Alpha Mining and Enhancing via Warm Start Genetic Programming for Quantitative Investment
Weizhe Ren, Yichen Qin, Yang Li
TL;DR
This work tackles the challenge of discovering stock alpha factors with genetic programming by introducing a Warm Start GP framework that confines search to a predefined, effective alpha structure and starts from a proven alpha. It relies on two hypotheses—structure-effectiveness and factor-effectiveness—to justify searching within a fixed structure and demonstrates that this yields a finite, denser space of viable alphas, reduced correlation among candidates, and improved out-of-sample predictive power. Empirical validation on 2020–2024 Chinese stock market data shows higher IC-based metrics and stronger portfolio performance compared with Alpha101 baselines and traditional GP, including AR > $50 ext%$ and SR > $1.0$ for larger holding portfolios. The framework thus acts as both an alpha miner and enhancer, offering interpretability and efficiency benefits, while signaling directions for more advanced aggregation models and addressing GP computational costs.
Abstract
Traditional genetic programming (GP) often struggles in stock alpha factor discovery due to its vast search space, overwhelming computational burden, and sporadic effective alphas.

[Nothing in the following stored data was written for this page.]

## config.mk

```make
export PLATFORM = sky130hd
export DESIGN_NAME = uart_mem_scheduler
export DESIGN_NICKNAME = d
export VERILOG_FILES = /design/src/rtl/uart_mem_scheduler_pkg.sv /design/src/rtl/uart_mem_scheduler_rr_pick4.sv /design/src/rtl/uart_mem_scheduler.sv
export SDC_FILE = /design/constraint.sdc
export NUM_CORES = 1
export LEC_CHECK = 0
export ABC_AREA = 1
export CORE_MARGIN = 1.5
export CORE_UTILIZATION = 59
export DETAILED_ROUTE_END_ITERATION = 8
export DONT_BUFFER_PORTS = 1
export GPL_TIMING_DRIVEN = 0
export PLACE_DENSITY = 0.75
export SYNTH_ARGS = -nofsm -noshare
export SYNTH_HDL_FRONTEND = slang
export SYNTH_SLANG_ARGS = --single-unit
```

## constraint.sdc

```tcl
create_clock -name clk -period 2 [get_ports clk]
set_input_delay 0.2 -clock clk [delete_from_list [all_inputs] [get_ports clk]]
set_output_delay 0.2 -clock clk [all_outputs]
set_load 0.005 [all_outputs]
```

## src/rtl/uart_mem_scheduler_pkg.sv

```systemverilog
// uart_mem_scheduler_pkg: register offsets, scheduler state encoding and
// event-source IDs shared by the UART/data-memory write scheduler.
package uart_mem_scheduler_pkg;

    // UART register block offsets relative to each UART base address
    localparam logic [31:0] OFF_TX_DATA = 32'd0;
    localparam logic [31:0] OFF_RX_FLAG = 32'd4;
    localparam logic [31:0] OFF_RX_DATA = 32'd8;
    localparam logic [31:0] OFF_TX_DONE = 32'd12;

    // Scheduler states
    localparam logic [1:0] ST_IDLE    = 2'd0;
    localparam logic [1:0] ST_RX_DATA = 2'd1;
    localparam logic [1:0] ST_RX_FLAG = 2'd2;
    localparam logic [1:0] ST_TX_FLAG = 2'd3;

    // Event sources; also the bit positions in the request vector and the
    // round-robin order. Bit 0 of a source ID selects the UART channel.
    localparam logic [1:0] SRC_RX0 = 2'd0;
    localparam logic [1:0] SRC_RX1 = 2'd1;
    localparam logic [1:0] SRC_TX0 = 2'd2;
    localparam logic [1:0] SRC_TX1 = 2'd3;

endpackage

```

## src/rtl/uart_mem_scheduler_rr_pick4.sv

```systemverilog
// rr_pick4: combinational 4-request round-robin picker. Searches from the
// pointer position upward (wrapping) and returns the first asserted request
// as a one-hot grant plus its index.
module rr_pick4 (
    input  logic [3:0] req,
    input  logic [1:0] ptr,
    output logic [3:0] gnt,
    output logic [1:0] idx,
    output logic       any
);

    logic [1:0] cand;

    // Walk candidates from farthest to nearest so the nearest request wins
    always_comb begin
        gnt  = '0;
        idx  = ptr;
        any  = 1'b0;
        cand = ptr;
        for (int i = 3; i >= 0; i--) begin
            cand = ptr + 2'(i);
            if (req[cand]) begin
                gnt = 4'b0001 << cand;
                idx = cand;
                any = 1'b1;
            end
        end
    end

endmodule

```

## src/rtl/uart_mem_scheduler.sv

```systemverilog
// uart_mem_scheduler: shares the data-memory write port between the CPU and
// four UART event sources (rx0, rx1, tx0 done, tx1 done). Events are latched
// as pending requests and written back round-robin whenever the CPU leaves
// the bus free. Also gates CPU-initiated transmit starts.
// Optional: define UART_SCHED_OVERRUN_CNT_EN to add an 8-bit saturating
// overrun counter per rx channel, reported in bits [15:8] of the rx flag word.
module uart_mem_scheduler
    import uart_mem_scheduler_pkg::*;
#(
    parameter int                ADDR_W     = 32,
    parameter int                DATA_W     = 32,
    parameter logic [ADDR_W-1:0] UART0_BASE = ADDR_W'(32'h0000_0F00),
    parameter logic [ADDR_W-1:0] UART1_BASE = ADDR_W'(32'h0000_0F10)
) (
    input  logic              clk,
    input  logic              rst_n,
    input  logic              memReadCPU,
    input  logic              memWriteCPU,
    input  logic [ADDR_W-1:0] cpuAddress,
    input  logic              rxValid0,
    input  logic              rxValid1,
    input  logic [7:0]        rxData0,
    input  logic [7:0]        rxData1,
    input  logic              txBusy0,
    input  logic              txBusy1,
    output logic              txStart0,
    output logic              txStart1,
    output logic              memWriteOut,
    output logic [ADDR_W-1:0] memAddrOut,
    output logic [DATA_W-1:0] memDataOut,
    output logic              overrun0,
    output logic              overrun1
);

    localparam logic [ADDR_W-1:0] A_TX_DATA = ADDR_W'(OFF_TX_DATA);
    localparam logic [ADDR_W-1:0] A_RX_FLAG = ADDR_W'(OFF_RX_FLAG);
    localparam logic [ADDR_W-1:0] A_RX_DATA = ADDR_W'(OFF_RX_DATA);
    localparam logic [ADDR_W-1:0] A_TX_DONE = ADDR_W'(OFF_TX_DONE);

    logic              bus_free;
    logic [1:0]        state, cur_src, rr_ptr;
    logic              cur_ch;
    logic [1:0]        rx_vld, rx_pend, sh_vld, ovr_q, ovr_evt, rx_clr;
    logic [1:0]        tx_busy, tx_busy_q, tx_fall, tx_pend, tx_clr;
    logic [1:0][7:0]   rx_data, rx_buf, sh_buf;
    logic [3:0]        req, gnt;
    logic [1:0]        win;
    logic              win_any, wr_done, do_pick;
    logic [ADDR_W-1:0] cur_base;
    logic [DATA_W-1:0] flag_data;

    assign bus_free = !(memReadCPU | memWriteCPU);
    assign rx_vld   = {rxValid1, rxValid0};
    assign rx_data  = {rxData1, rxData0};
    assign tx_busy  = {txBusy1, txBusy0};
    assign tx_fall  = tx_busy_q & ~tx_busy;
    assign cur_ch   = cur_src[0];
    assign cur_base = cur_ch ? UART1_BASE : UART0_BASE;

    // A flag write retires the current source; it may hand straight over to
    // the next winner, but the retiring source is excluded from that pick.
    assign wr_done = bus_free & ((state == ST_RX_FLAG) | (state == ST_TX_FLAG));
    assign req     = {tx_pend, rx_pend} & ~(wr_done ? (4'b0001 << cur_src) : 4'b0000);
    assign do_pick = bus_free & win_any & ((state == ST_IDLE) | wr_done);
    assign rx_clr  = (wr_done && state == ST_RX_FLAG) ? (2'b01 << cur_ch) : 2'b00;
    assign tx_clr  = (wr_done && state == ST_TX_FLAG) ? (2'b01 << cur_ch) : 2'b00;
    assign ovr_evt = rx_vld & rx_pend & sh_vld;

    rr_pick4 u_pick (
        .req (req),
        .ptr (rr_ptr),
        .gnt (gnt),
        .idx (win),
        .any (win_any)
    );

    // Sequencer: pick a winner, then step through its data/flag writes
    always_ff @(posedge clk or negedge rst_n) begin
        if (!rst_n) begin
            state   <= ST_IDLE;
            cur_src <= SRC_RX0;
            rr_ptr  <= SRC_RX0;
        end else if (do_pick) begin
            cur_src <= win;
            rr_ptr  <= win + 2'd1;
            state   <= (|gnt[1:0]) ? ST_RX_DATA : ST_TX_FLAG;
        end else if (bus_free && state == ST_RX_DATA) begin
            state <= ST_RX_FLAG;
        end else if (wr_done) begin
            state <= ST_IDLE;
        end
    end

    // Rx pending/shadow/overrun control; a new byte always beats a clear
    always_ff @(posedge clk or negedge rst_n) begin
        if (!rst_n) begin
            rx_pend <= '0;
            sh_vld  <= '0;
            ovr_q   <= '0;
        end else begin
            for (int n = 0; n < 2; n++) begin
                if (rx_vld[n]) begin
                    if (!rx_pend[n])     rx_pend[n] <= 1'b1;
                    else if (rx_clr[n])  sh_vld[n]  <= 1'b0;
                    else                 sh_vld[n]  <= 1'b1;
                    if (ovr_evt[n])      ovr_q[n]   <= 1'b1;
                end else if (rx_clr[n]) begin
                    if (sh_vld[n]) sh_vld[n]  <= 1'b0;
                    else           rx_pend[n] <= 1'b0;
                end
            end
        end
    end

    // Rx byte buffers: rxBuf frozen while pending, newer bytes go to shadow
    always_ff @(posedge clk) begin
        for (int n = 0; n < 2; n++) begin
            if (rx_vld[n] && (!rx_pend[n] || rx_clr[n])) rx_buf[n] <= rx_data[n];
            else if (rx_clr[n] && sh_vld[n])             rx_buf[n] <= sh_buf[n];
            if (rx_vld[n] && rx_pend[n] && !rx_clr[n])   sh_buf[n] <= rx_data[n];
        end
    end

    // Tx-done capture on transmitter busy falling edge
    always_ff @(posedge clk or negedge rst_n) begin
        if (!rst_n) begin
            tx_busy_q <= '0;
            tx_pend   <= '0;
        end else begin
            tx_busy_q <= tx_busy;
            tx_pend   <= (tx_pend & ~tx_clr) | tx_fall;
        end
    end

`ifdef UART_SCHED_OVERRUN_CNT_EN
    logic [1:0][7:0] ovr_cnt;

    // Saturating overrun counters, cleared when reported in the flag word
    always_ff @(posedge clk or negedge rst_n) begin
        if (!rst_n) begin
            ovr_cnt <= '0;
        end else begin
            for (int n = 0; n < 2; n++) begin
                if (ovr_evt[n])
                    ovr_cnt[n] <= rx_clr[n] ? 8'd1 :
                                  (ovr_cnt[n] == 8'hFF) ? 8'hFF : ovr_cnt[n] + 8'd1;
                else if (rx_clr[n])
                    ovr_cnt[n] <= 8'd0;
            end
        end
    end

    assign flag_data = DATA_W'({16'h0000, ovr_cnt[cur_ch], 8'h01});
`else
    assign flag_data = DATA_W'(32'h1);
`endif

    // Memory write port: only driven while the CPU leaves the bus free
    always_comb begin
        memWriteOut = 1'b0;
        memAddrOut  = '0;
        memDataOut  = '0;
        if (bus_free) begin
            case (state)
                ST_RX_DATA: begin
                    memWriteOut = 1'b1;
                    memAddrOut  = cur_base + A_RX_DATA;
                    memDataOut  = DATA_W'(rx_buf[cur_ch]);
                end
                ST_RX_FLAG: begin
                    memWriteOut = 1'b1;
                    memAddrOut  = cur_base + A_RX_FLAG;
                    memDataOut  = flag_data;
                end
                ST_TX_FLAG: begin
                    memWriteOut = 1'b1;
                    memAddrOut  = cur_base + A_TX_DONE;
                    memDataOut  = DATA_W'(32'h1);
                end
                default: ;
            endcase
        end
    end

    assign txStart0 = rst_n & memWriteCPU & (cpuAddress == UART0_BASE + A_TX_DATA)
                      & ~txBusy0 & ~tx_pend[0];
    assign txStart1 = rst_n & memWriteCPU & (cpuAddress == UART1_BASE + A_TX_DATA)
                      & ~txBusy1 & ~tx_pend[1];
    assign overrun0 = ovr_q[0];
    assign overrun1 = ovr_q[1];

endmodule

```

==> results_dict.tcl, run 1 <==
set metrics [dict create \
    setup_viol 0 \
    r2r_setup_slack_ps 200 \
    firstDrtPassIters 4 \
    ir_drop_v 0.000734 \
    p_per_area_mw_per_mm2 1010 \
    critPathCaptureType "output pin" \
    num_rows 25 \
    cts_buffers 5 \
    synth_area_per_cell_um2 9.46 \
    tns_ps 0 \
    synth_seq_cells 48 \
    maxCapViolCount 0 \
    antenna_found_initial 0 \
    relSlewSlack 0.510 \
    area_delta_synth_final_pct 21.5 \
    routed_wl_um 5820 \
    grt_pass1_vias 1984 \
    start_kind "register" \
    grt_max_degree 17 \
    synthTopCellsByArea "edfxtp_1, dfrtp_1, buf_4" \
    hold_viol 0 \
    status "completed" \
    finalMaxSlewViolations 0 \
    wl_per_cell_um 12.9 \
    fin_crit_sh 0.922 \
    power_leakage_nw 1.65 \
    clk_pin_slew_worst_paths_ps 80 \
    grt_overflow 0 \
    fp.dieH_um 72.8 \
    drc 0 \
    worstPathArrival_ps 1640 \
    worstSetupPathType "register to output pin" \
    die_area_mm2 0.00530 \
    setup_slack_ps 157 \
    vias 2143 \
    ys_warn_count 0 \
    crit_chain "inv_2 > clkbuf_1 > nand2_1 > a21oi_1" \
    die_w_um 72.8 \
    yosysUniqueCellTypes 30 \
    place_hpwl_um 4340 \
    netlist_area_mm2 0.00288 \
    pre_cts_slack_ps -169 \
    layout_common_cells "buf_4, nand2_1, conb_1" \
    final_common_cell "buf_4" \
    clkLatencyLatePin_ps 290 \
    initial_utilization 0.609 \
    netlist.area_leader.share 0.334 \
    final_nets 447 \
    hold_class "primary input to register" \
    cts_tree "built" \
    drtIter0Drc 96 \
    coreArea_mm2 0.00472 \
    root_buffer "clkbuf_8" \
    ys_seq_area_frac 0.473 \
    track_usage 0.228 \
    ios 125 \
    cts_sinks 48 \
    synth_top_area_cell "edfxtp_1" \
    critPathRequiredTime_ps 1800 \
    vias_per_cell 4.75 \
    cp_slowest_stage_delay_ps 460 \
    worst_hold_slack_ps 12.6 \
    path_max_fanout 10 \
    dp_cells 419 \
    synthCells 304 \
    tightest_slew_ps 732 \
    fmax_mhz 542 \
    clockBufferDepth 2 \
    grt_pass1_wl_um 9170 \
    htree_levels 2 \
    layout.cells.non_filler 451 \
    rsz0062_at_grt "false" \
    drive_gt1_frac 0.273 \
    final_antenna_net_count 0 \
    antenna_cells 0 \
    period_needed_ps 1840 \
    io_buffers 0 \
    fin_worst_skew_ps 5.52 \
    place.gp.congestion 0.805 \
    cp_slowest_cell "dfrtp_1" \
]
==> layer usage <==
| metal | up-vias | global-route usage | routed length [um] | part of all wire |
|---|---|---|---|---|
| li1 | 1076 | - | - | - |
| met1 | 970 | 0.273 | 2200 | 0.38 |
| met2 | 88 | 0.393 | 3130 | 0.54 |
| met3 | 9 | 0.0746 | 415 | 0.071 |
| met4 | 0 | 0.0629 | 73 | 0.013 |
| met5 | - | 0 | 0 | 0 |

We find that GP performs better when focusing on promising regions rather than random searching. This paper proposes a new GP framework with carefully chosen initialization and structural constraints to enhance search performance and improve the interpretability of the alpha factors. This approach is motivated by and mimics the alpha searching practice and aims to boost the efficiency of such a process. Analysis of 2020-2024 Chinese stock market data shows that our method yields superior out-of-sample prediction results and higher portfolio returns than the benchmark.